[Stored data]
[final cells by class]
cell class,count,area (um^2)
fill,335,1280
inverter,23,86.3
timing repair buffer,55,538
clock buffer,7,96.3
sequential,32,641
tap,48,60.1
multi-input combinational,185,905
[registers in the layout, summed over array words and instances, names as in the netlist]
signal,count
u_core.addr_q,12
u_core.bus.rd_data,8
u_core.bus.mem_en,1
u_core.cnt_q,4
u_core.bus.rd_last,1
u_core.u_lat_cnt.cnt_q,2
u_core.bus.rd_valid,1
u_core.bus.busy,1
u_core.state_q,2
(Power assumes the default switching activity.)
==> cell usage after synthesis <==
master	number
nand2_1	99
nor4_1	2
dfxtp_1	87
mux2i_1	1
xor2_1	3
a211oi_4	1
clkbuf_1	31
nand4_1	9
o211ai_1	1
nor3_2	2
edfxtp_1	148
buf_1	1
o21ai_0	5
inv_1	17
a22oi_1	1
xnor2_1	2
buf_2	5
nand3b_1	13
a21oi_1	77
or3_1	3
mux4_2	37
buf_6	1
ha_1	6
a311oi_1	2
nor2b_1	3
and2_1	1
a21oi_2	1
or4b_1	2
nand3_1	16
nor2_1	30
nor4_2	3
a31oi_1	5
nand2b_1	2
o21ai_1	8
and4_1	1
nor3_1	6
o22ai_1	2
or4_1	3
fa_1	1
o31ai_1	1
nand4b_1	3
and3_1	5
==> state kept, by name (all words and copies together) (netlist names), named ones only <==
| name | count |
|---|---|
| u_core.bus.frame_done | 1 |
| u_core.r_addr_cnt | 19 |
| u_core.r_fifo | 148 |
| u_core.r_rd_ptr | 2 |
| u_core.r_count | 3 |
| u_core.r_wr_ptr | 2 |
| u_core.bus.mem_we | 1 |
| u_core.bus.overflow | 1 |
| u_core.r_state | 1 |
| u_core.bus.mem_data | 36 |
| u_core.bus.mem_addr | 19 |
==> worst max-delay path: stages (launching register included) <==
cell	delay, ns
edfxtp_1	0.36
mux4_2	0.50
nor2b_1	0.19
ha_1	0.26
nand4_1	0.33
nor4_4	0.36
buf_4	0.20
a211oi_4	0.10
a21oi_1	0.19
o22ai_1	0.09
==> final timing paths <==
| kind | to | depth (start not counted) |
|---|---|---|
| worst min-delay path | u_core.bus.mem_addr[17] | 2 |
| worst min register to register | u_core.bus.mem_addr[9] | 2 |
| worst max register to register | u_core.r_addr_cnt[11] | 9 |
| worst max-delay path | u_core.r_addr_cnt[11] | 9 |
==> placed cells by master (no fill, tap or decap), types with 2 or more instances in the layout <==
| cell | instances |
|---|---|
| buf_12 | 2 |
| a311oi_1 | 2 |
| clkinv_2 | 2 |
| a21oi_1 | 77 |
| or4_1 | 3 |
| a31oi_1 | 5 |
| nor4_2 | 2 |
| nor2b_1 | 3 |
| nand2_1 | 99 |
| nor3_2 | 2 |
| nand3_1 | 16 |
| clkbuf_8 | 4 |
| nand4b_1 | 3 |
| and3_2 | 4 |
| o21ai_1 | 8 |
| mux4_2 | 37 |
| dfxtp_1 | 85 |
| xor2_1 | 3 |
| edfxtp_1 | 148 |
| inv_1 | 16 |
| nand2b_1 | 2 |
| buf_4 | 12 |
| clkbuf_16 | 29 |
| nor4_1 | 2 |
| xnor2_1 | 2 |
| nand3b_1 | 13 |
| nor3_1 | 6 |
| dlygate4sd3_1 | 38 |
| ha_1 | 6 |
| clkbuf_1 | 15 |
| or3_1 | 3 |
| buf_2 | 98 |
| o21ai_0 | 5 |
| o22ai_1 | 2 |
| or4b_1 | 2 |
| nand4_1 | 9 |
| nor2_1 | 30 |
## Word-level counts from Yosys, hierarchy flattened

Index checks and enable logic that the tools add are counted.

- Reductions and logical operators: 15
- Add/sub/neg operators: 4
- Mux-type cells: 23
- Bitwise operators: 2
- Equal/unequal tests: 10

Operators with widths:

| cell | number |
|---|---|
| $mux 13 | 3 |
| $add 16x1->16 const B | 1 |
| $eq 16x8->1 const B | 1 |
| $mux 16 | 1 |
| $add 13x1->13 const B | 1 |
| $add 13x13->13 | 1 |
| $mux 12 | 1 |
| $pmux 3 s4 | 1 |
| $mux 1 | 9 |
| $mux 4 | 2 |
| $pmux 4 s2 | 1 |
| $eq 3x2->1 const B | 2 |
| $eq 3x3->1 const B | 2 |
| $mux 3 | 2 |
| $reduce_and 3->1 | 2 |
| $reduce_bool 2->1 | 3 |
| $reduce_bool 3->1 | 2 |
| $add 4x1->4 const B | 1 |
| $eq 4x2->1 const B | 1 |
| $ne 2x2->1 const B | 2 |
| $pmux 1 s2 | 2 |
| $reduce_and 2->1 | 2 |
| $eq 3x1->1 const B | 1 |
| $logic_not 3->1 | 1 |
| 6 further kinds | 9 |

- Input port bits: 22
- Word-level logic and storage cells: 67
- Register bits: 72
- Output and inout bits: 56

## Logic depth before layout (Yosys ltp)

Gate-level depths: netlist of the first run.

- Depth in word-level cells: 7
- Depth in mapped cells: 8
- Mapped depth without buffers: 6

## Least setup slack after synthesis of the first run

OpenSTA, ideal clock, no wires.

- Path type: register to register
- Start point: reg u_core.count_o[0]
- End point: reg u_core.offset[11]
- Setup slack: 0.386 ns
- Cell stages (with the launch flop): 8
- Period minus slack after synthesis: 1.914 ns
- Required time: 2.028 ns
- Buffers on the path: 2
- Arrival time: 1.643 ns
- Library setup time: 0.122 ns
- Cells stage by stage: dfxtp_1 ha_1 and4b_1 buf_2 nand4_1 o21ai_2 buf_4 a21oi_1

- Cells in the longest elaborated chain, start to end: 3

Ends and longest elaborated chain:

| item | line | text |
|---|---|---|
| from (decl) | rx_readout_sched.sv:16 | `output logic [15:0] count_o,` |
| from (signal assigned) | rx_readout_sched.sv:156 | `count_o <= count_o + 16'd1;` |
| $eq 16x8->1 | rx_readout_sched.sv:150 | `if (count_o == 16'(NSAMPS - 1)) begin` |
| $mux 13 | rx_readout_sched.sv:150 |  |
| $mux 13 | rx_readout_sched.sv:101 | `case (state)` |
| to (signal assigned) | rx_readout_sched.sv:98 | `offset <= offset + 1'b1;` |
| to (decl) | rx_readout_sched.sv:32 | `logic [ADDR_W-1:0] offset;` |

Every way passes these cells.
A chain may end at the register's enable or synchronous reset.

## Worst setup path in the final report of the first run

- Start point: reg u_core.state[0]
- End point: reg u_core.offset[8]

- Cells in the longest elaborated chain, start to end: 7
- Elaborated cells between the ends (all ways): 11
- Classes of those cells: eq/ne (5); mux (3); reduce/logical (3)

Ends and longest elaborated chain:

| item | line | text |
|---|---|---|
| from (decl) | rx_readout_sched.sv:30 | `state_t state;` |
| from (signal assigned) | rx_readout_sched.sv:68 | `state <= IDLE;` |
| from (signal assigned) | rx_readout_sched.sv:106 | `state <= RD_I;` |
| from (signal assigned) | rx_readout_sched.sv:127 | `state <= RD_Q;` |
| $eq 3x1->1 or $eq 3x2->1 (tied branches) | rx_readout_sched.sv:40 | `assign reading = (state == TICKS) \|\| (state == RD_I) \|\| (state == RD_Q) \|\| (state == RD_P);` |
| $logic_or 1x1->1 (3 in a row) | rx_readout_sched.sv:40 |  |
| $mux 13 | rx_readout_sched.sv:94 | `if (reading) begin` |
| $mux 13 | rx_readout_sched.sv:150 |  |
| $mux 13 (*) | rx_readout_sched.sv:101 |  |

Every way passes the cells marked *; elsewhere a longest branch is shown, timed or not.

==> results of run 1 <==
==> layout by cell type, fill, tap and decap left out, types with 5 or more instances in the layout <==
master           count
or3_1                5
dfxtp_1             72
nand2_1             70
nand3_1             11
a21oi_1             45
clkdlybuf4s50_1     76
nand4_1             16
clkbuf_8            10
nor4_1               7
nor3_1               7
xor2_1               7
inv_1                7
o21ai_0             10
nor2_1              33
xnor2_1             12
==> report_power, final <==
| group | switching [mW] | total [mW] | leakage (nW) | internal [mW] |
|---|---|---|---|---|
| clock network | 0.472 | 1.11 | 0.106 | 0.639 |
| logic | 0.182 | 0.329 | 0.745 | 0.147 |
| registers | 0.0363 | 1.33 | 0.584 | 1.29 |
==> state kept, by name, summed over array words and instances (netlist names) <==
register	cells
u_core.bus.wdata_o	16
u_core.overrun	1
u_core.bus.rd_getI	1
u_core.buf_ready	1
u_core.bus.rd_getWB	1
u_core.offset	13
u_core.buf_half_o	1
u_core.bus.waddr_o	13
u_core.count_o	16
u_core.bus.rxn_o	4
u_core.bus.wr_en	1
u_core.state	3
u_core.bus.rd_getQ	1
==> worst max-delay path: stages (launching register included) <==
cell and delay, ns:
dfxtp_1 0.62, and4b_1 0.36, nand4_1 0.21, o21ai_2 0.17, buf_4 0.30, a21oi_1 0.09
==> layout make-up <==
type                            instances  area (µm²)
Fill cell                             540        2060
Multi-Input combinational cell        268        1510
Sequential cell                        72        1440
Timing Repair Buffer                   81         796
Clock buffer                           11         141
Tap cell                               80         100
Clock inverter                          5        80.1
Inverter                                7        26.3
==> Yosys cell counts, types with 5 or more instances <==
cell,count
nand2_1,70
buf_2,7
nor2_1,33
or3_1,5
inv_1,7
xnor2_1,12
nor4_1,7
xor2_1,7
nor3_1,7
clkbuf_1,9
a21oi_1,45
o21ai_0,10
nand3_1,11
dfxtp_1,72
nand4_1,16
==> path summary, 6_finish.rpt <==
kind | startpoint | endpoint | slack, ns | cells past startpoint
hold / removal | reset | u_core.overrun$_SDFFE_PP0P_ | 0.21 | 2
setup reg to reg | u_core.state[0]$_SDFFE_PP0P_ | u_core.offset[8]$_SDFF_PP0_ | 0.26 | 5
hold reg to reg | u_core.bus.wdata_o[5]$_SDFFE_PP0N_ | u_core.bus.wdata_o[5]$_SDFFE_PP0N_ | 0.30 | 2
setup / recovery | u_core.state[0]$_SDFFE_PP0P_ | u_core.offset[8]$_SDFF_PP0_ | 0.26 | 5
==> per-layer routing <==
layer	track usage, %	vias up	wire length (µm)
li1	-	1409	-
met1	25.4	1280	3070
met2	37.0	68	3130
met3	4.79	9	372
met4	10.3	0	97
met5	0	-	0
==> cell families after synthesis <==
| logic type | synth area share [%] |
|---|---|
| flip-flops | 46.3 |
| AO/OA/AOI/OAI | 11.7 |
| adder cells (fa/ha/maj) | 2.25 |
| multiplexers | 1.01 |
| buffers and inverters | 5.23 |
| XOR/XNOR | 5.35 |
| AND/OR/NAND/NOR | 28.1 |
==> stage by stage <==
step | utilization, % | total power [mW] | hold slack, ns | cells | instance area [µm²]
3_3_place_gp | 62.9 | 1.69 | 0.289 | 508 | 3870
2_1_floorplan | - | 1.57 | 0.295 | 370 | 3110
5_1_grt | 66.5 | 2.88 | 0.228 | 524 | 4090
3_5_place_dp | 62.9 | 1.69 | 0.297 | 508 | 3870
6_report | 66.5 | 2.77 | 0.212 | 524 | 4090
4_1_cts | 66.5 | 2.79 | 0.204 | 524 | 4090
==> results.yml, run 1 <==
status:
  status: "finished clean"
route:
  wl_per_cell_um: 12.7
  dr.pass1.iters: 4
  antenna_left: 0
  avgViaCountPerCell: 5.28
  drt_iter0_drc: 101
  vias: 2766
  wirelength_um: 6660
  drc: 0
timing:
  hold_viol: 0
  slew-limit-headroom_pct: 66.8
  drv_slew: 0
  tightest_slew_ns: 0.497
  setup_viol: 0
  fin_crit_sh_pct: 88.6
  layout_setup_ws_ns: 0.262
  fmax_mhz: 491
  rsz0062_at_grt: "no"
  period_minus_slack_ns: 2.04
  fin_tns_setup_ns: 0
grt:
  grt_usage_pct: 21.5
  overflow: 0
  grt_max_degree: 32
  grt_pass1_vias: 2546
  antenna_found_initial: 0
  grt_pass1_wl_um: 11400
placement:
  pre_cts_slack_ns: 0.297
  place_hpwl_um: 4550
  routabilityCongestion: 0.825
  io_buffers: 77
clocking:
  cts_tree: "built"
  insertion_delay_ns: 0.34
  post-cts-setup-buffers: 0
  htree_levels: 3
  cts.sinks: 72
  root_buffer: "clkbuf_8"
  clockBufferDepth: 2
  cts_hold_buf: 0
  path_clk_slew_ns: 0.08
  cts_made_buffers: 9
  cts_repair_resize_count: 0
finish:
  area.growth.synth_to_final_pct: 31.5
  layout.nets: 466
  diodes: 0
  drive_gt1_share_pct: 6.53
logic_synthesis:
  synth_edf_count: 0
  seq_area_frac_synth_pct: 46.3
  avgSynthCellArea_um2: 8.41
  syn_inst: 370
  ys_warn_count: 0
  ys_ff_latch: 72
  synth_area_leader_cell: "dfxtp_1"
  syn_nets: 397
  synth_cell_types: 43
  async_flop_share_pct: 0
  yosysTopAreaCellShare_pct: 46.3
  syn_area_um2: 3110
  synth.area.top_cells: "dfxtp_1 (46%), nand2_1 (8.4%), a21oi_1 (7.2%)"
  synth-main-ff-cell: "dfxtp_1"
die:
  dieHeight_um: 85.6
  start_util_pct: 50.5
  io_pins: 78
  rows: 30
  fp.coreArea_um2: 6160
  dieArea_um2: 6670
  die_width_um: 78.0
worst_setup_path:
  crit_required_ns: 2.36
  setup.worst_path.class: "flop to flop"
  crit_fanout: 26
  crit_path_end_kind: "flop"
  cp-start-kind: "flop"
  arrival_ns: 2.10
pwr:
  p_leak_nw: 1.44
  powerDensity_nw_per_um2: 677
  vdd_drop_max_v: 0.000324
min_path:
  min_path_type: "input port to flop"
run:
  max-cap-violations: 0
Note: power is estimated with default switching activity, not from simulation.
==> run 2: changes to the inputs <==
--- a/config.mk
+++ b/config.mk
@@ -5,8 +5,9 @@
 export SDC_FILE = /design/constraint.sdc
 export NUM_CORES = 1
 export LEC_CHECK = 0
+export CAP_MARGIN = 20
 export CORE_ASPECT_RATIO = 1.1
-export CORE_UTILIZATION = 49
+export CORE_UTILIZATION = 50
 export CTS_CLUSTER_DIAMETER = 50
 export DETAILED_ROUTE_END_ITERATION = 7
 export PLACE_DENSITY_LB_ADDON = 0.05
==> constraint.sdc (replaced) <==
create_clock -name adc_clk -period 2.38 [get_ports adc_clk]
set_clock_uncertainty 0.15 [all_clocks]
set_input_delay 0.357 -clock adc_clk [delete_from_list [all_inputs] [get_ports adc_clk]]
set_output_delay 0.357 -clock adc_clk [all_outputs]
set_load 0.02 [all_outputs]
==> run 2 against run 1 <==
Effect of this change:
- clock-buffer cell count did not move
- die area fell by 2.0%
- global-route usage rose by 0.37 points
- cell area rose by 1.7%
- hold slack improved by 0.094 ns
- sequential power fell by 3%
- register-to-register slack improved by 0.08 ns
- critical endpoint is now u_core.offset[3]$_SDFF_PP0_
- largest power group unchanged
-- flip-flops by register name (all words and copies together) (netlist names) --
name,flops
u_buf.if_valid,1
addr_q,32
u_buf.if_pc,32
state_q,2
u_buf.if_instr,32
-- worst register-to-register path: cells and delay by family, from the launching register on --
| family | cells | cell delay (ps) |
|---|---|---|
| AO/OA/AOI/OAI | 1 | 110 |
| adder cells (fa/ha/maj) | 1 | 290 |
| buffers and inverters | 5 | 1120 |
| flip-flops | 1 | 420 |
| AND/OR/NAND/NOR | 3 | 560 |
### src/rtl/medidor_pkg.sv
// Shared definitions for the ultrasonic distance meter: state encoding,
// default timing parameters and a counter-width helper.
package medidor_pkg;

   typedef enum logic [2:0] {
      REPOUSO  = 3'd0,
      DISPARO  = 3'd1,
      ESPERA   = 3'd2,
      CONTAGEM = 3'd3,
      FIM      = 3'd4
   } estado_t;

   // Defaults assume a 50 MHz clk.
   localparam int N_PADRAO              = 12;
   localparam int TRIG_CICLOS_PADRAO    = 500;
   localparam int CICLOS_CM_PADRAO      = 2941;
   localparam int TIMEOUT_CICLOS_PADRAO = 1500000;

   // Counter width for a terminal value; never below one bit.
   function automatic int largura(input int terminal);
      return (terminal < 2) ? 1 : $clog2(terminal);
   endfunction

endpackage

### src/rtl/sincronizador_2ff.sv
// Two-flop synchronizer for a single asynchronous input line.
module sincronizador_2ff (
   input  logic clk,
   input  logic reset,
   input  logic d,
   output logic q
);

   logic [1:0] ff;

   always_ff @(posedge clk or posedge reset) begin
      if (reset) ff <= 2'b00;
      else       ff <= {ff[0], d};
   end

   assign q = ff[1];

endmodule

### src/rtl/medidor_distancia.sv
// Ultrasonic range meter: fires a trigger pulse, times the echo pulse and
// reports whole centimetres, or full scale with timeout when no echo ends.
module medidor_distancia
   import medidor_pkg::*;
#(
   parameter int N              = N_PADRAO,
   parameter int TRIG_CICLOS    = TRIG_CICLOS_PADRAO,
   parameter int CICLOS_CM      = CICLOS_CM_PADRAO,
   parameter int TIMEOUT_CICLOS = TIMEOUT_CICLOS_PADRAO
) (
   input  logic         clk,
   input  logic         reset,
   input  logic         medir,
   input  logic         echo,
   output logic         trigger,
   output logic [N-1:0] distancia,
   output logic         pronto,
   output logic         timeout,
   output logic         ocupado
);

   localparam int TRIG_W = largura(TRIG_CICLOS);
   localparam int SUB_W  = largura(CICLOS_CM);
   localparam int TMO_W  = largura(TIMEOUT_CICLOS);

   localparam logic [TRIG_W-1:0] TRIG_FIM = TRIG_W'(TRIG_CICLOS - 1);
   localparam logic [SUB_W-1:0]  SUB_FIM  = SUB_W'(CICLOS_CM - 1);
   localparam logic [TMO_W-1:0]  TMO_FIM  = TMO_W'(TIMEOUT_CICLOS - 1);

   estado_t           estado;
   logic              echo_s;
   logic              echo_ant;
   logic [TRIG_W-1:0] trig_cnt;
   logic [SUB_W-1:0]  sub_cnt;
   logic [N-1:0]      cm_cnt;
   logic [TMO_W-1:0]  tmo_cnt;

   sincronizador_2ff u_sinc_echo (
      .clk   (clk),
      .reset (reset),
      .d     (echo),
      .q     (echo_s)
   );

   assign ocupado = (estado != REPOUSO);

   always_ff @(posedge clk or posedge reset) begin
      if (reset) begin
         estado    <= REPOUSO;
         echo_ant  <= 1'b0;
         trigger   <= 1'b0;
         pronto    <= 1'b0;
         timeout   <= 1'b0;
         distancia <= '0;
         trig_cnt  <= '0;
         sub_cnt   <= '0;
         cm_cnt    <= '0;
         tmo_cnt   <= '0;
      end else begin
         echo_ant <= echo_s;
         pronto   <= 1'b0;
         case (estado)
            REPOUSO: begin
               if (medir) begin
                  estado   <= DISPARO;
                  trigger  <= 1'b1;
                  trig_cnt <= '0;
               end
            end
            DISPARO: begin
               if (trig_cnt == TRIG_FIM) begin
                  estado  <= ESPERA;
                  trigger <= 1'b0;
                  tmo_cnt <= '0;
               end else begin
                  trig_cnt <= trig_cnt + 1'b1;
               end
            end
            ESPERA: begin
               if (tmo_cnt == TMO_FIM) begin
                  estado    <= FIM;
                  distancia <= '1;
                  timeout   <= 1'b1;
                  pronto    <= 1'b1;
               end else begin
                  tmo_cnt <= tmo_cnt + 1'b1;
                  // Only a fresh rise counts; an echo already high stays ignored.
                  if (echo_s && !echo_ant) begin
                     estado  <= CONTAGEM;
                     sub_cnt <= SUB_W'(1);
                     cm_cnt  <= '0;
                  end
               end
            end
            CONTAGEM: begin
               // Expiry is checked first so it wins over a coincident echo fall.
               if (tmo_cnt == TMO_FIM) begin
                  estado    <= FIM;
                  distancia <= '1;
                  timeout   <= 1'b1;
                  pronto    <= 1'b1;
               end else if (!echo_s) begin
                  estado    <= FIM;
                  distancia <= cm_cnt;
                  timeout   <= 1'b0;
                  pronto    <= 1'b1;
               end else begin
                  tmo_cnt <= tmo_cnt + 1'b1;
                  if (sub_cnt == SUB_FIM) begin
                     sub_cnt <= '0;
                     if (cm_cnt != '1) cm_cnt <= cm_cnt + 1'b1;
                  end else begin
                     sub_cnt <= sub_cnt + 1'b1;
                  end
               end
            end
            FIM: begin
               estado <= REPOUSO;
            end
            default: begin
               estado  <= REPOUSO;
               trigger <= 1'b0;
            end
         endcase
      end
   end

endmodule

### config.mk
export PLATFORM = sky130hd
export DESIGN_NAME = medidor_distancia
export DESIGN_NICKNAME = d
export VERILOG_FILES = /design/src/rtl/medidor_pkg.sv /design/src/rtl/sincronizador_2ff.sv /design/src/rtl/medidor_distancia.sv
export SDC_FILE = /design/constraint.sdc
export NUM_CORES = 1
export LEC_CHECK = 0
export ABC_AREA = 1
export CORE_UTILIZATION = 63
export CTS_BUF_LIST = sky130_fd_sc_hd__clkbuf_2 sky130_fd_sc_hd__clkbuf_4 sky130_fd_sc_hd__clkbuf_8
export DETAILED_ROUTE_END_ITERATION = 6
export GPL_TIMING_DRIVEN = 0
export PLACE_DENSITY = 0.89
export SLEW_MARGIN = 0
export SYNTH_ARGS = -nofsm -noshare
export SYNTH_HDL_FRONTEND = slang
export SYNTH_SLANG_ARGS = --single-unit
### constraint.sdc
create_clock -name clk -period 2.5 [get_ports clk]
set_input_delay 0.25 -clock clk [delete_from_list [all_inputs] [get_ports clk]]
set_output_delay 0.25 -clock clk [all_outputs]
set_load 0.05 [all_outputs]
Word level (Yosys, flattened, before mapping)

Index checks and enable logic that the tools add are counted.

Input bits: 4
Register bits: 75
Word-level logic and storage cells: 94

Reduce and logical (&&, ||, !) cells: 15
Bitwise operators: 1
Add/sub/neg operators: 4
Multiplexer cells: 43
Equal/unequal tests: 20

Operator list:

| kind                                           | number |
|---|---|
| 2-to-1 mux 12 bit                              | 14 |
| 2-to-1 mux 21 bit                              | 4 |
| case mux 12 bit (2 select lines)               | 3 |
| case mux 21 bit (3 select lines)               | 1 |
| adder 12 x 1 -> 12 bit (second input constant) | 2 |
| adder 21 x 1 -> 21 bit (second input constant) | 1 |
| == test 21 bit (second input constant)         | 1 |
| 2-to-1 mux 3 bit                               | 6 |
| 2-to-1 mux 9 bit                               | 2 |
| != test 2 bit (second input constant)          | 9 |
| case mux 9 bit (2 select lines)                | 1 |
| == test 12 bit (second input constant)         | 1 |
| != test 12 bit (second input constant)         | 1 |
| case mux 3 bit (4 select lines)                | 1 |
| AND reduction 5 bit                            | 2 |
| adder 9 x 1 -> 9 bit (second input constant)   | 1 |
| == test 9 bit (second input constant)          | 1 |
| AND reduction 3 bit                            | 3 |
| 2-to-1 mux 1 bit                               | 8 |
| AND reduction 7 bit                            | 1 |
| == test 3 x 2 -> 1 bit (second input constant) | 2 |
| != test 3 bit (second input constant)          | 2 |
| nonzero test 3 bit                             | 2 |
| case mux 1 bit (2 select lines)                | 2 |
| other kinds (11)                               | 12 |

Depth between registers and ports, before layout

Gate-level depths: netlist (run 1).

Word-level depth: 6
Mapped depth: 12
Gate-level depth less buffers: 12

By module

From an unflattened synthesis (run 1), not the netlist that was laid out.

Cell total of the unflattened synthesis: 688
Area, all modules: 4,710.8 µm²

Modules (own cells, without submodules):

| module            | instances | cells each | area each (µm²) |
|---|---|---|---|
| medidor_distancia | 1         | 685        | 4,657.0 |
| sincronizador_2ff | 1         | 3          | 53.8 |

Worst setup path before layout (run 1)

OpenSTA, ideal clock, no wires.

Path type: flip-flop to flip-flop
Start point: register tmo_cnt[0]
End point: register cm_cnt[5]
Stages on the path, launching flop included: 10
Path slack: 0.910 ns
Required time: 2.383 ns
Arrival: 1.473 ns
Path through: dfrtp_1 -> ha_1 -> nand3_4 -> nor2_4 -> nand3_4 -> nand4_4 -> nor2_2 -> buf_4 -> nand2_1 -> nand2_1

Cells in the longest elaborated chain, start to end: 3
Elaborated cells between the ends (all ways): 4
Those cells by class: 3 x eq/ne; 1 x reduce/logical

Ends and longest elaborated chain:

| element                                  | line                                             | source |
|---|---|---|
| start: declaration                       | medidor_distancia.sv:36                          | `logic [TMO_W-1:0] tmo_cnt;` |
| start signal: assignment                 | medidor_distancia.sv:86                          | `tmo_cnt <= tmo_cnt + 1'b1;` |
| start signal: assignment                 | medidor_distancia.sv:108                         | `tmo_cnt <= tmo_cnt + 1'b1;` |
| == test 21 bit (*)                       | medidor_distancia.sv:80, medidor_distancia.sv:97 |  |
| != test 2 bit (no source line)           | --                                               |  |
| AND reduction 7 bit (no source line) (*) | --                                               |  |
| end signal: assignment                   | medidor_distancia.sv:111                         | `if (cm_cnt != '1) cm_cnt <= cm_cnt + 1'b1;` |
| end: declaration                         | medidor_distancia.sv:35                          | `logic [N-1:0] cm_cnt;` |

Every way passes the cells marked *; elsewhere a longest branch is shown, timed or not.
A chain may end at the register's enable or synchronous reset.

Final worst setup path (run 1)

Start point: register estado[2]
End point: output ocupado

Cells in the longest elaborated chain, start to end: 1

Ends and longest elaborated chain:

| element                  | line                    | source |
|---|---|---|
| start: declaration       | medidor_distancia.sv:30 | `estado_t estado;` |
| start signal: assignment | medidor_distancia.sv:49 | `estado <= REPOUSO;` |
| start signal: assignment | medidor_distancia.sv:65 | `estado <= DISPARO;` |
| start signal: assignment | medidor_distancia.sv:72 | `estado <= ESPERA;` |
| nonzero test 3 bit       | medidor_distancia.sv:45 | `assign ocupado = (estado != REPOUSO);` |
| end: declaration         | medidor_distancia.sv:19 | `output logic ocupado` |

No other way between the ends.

**WORK ITEM**.
The output must consist solely of the lines from the first line of the records through the line containing "a31oi_1 | 5 |", reproduced exactly.

**RESULT BELOW**.
[final cells by class]
cell class,count,area (um^2)
fill,335,1280
inverter,23,86.3
timing repair buffer,55,538
clock buffer,7,96.3
sequential,32,641
tap,48,60.1
multi-input combinational,185,905
[registers in the layout, summed over array words and instances, names as in the netlist]
signal,count
u_core.addr_q,12
u_core.bus.rd_data,8
u_core.bus.mem_en,1
u_core.cnt_q,4
u_core.bus.rd_last,1
u_core.u_lat_cnt.cnt_q,2
u_core.bus.rd_valid,1
u_core.bus.busy,1
u_core.state_q,2
(Power assumes the default switching activity.)
==> cell usage after synthesis <==
master	number
nand2_1	99
nor4_1	2
dfxtp_1	87
mux2i_1	1
xor2_1	3
a211oi_4	1
clkbuf_1	31
nand4_1	9
o211ai_1	1
nor3_2	2
edfxtp_1	148
buf_1	1
o21ai_0	5
inv_1	17
a22oi_1	1
xnor2_1	2
buf_2	5
nand3b_1	13
a21oi_1	77
or3_1	3
mux4_2	37
buf_6	1
ha_1	6
a311oi_1	2
nor2b_1	3
and2_1	1
a21oi_2	1
or4b_1	2
nand3_1	16
nor2_1	30
nor4_2	3
a31oi_1	5
nand2b_1	2
o21ai_1	8
and4_1	1
nor3_1	6
o22ai_1	2
or4_1	3
fa_1	1
o31ai_1	1
nand4b_1	3
and3_1	5
==> state kept, by name (all words and copies together) (netlist names), named ones only <==
| name | count |
|---|---|
| u_core.bus.frame_done | 1 |
| u_core.r_addr_cnt | 19 |
| u_core.r_fifo | 148 |
| u_core.r_rd_ptr | 2 |
| u_core.r_count | 3 |
| u_core.r_wr_ptr | 2 |
| u_core.bus.mem_we | 1 |
| u_core.bus.overflow | 1 |
| u_core.r_state | 1 |
| u_core.bus.mem_data | 36 |
| u_core.bus.mem_addr | 19 |
==> worst max-delay path: stages (launching register included) <==
cell	delay, ns
edfxtp_1	0.36
mux4_2	0.50
nor2b_1	0.19
ha_1	0.26
nand4_1	0.33
nor4_4	0.36
buf_4	0.20
a211oi_4	0.10
a21oi_1	0.19
o22ai_1	0.09
==> final timing paths <==
| kind | to | depth (start not counted) |
|---|---|---|
| worst min-delay path | u_core.bus.mem_addr[17] | 2 |
| worst min register to register | u_core.bus.mem_addr[9] | 2 |
| worst max register to register | u_core.r_addr_cnt[11] | 9 |
| worst max-delay path | u_core.r_addr_cnt[11] | 9 |
==> placed cells by master (no fill, tap or decap), types with 2 or more instances in the layout <==
| cell | instances |
|---|---|
| buf_12 | 2 |
| a311oi_1 | 2 |
| clkinv_2 | 2 |
| a21oi_1 | 77 |
| or4_1 | 3 |
| a31oi_1 | 5 |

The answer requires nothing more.